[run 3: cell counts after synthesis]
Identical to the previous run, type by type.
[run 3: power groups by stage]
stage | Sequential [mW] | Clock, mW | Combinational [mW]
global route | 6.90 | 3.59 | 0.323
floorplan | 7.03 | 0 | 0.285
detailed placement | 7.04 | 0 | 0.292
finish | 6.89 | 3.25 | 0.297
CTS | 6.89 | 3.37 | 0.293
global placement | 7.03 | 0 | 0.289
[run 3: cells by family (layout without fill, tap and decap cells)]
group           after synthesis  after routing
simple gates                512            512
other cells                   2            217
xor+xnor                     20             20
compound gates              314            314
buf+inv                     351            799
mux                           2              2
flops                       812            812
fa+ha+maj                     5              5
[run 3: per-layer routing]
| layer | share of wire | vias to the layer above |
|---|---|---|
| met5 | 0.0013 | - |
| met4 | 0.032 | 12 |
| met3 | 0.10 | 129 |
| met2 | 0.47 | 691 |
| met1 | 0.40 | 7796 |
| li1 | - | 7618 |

* * *

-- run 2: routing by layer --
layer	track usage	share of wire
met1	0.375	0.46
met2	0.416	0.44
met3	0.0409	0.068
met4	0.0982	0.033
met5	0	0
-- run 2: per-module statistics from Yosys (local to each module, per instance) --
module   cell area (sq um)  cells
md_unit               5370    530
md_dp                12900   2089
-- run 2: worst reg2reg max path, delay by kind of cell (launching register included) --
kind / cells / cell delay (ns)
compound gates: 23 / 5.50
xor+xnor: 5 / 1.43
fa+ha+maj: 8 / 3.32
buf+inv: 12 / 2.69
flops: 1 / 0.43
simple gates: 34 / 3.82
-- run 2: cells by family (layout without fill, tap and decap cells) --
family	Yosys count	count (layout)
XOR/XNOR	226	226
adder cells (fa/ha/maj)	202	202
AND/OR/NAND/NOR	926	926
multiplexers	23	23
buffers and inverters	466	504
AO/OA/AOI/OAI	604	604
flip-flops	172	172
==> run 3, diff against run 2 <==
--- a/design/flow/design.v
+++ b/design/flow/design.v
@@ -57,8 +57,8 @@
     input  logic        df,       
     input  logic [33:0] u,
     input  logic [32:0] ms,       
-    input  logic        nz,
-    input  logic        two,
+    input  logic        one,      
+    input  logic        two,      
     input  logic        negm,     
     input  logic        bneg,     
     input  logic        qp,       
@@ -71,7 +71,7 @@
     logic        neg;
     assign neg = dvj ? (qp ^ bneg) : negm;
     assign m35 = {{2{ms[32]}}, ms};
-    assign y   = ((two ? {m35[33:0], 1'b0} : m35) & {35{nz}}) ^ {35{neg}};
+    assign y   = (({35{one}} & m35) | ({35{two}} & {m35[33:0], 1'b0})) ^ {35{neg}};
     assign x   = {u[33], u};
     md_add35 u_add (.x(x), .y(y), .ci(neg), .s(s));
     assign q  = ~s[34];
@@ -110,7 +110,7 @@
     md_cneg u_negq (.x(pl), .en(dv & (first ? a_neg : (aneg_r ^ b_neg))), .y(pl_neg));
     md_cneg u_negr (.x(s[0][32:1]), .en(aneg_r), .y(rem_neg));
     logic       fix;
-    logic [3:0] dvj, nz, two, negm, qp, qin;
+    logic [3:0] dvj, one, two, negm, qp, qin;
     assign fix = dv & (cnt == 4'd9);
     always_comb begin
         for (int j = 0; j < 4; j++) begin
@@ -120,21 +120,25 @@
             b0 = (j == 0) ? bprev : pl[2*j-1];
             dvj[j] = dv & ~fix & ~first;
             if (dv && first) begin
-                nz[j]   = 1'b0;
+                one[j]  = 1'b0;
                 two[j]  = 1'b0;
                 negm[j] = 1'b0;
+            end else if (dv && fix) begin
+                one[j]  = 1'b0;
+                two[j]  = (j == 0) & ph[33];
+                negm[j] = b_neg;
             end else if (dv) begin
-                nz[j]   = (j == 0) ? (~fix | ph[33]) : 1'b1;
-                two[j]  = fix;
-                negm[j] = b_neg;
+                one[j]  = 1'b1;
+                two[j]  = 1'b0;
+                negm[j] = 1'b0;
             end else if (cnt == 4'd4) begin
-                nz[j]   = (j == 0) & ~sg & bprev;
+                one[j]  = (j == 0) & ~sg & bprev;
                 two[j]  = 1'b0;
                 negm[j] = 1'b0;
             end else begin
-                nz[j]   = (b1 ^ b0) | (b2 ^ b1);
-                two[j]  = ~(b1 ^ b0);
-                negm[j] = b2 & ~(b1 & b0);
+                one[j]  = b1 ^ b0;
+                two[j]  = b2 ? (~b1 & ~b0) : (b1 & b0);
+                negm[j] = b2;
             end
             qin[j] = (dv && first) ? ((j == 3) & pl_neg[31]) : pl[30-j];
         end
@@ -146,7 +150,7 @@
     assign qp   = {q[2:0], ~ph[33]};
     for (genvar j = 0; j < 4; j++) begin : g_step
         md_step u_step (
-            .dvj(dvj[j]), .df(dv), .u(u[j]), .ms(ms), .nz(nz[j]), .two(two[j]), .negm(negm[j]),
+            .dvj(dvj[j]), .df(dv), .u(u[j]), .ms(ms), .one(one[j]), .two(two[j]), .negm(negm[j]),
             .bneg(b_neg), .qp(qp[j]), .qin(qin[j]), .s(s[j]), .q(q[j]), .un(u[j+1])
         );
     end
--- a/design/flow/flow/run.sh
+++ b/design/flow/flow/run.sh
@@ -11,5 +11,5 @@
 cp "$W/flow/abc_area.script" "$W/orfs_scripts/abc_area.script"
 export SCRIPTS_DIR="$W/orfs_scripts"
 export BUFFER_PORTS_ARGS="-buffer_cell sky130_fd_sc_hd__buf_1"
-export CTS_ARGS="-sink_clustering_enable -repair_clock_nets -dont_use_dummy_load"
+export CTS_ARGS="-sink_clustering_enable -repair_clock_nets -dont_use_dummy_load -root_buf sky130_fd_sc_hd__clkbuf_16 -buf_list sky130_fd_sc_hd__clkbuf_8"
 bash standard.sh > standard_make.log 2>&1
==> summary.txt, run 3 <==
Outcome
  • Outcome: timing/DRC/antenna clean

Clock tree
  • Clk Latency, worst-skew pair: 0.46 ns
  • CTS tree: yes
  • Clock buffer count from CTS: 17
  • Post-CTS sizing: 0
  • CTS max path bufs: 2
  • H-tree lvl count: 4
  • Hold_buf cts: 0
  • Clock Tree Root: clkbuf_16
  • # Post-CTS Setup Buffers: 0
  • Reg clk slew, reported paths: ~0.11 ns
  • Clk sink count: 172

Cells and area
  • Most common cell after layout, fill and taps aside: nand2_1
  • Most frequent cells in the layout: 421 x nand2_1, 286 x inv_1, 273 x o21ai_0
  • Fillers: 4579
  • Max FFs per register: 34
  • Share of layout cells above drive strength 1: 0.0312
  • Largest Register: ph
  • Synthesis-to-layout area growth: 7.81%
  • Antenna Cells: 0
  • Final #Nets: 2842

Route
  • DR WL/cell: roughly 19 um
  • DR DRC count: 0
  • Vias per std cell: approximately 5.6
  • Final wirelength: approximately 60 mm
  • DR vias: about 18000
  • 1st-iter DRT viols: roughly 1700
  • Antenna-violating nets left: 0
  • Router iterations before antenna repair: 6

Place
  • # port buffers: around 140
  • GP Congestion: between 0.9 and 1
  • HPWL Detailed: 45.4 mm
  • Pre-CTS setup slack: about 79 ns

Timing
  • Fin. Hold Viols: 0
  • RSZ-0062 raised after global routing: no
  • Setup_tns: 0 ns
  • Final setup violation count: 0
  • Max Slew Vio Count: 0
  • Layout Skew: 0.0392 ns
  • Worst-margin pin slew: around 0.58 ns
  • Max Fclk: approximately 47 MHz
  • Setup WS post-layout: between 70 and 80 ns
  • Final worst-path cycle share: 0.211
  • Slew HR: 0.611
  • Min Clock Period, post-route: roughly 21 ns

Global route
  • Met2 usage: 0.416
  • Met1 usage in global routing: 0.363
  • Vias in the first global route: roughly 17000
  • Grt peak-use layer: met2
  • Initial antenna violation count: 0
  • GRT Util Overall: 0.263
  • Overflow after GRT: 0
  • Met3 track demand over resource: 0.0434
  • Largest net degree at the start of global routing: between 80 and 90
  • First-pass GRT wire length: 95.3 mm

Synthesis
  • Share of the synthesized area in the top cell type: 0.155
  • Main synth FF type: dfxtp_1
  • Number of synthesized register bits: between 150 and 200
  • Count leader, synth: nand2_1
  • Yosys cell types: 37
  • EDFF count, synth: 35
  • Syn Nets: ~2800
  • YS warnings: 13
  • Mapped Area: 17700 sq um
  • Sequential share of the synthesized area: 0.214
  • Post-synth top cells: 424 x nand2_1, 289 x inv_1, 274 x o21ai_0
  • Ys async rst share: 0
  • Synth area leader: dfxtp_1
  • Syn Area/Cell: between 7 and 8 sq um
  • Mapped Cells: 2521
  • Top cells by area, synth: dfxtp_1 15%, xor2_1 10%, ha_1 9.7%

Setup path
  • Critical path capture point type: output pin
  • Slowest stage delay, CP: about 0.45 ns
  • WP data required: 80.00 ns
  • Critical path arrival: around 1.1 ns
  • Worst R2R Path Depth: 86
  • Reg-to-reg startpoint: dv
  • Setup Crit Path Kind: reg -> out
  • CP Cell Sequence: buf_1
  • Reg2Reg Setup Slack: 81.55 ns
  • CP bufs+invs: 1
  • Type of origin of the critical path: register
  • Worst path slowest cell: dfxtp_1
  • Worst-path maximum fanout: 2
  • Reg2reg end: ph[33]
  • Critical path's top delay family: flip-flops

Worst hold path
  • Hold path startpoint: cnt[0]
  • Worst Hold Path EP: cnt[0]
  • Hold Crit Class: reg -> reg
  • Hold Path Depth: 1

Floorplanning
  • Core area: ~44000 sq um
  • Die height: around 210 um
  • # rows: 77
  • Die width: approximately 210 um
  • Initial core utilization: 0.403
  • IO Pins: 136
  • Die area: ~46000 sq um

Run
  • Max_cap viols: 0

◆ **Task requirements**: In the material above, find the line containing "summary.txt, run 3" and the line containing "Final #Nets: 2842", then write out exactly those two lines and every line between them, and nothing more.

◆ **Response to the task**:
==> summary.txt, run 3 <==
Outcome
  • Outcome: timing/DRC/antenna clean

Clock tree
  • Clk Latency, worst-skew pair: 0.46 ns
  • CTS tree: yes
  • Clock buffer count from CTS: 17
  • Post-CTS sizing: 0
  • CTS max path bufs: 2
  • H-tree lvl count: 4
  • Hold_buf cts: 0
  • Clock Tree Root: clkbuf_16
  • # Post-CTS Setup Buffers: 0
  • Reg clk slew, reported paths: ~0.11 ns
  • Clk sink count: 172

Cells and area
  • Most common cell after layout, fill and taps aside: nand2_1
  • Most frequent cells in the layout: 421 x nand2_1, 286 x inv_1, 273 x o21ai_0
  • Fillers: 4579
  • Max FFs per register: 34
  • Share of layout cells above drive strength 1: 0.0312
  • Largest Register: ph
  • Synthesis-to-layout area growth: 7.81%
  • Antenna Cells: 0
  • Final #Nets: 2842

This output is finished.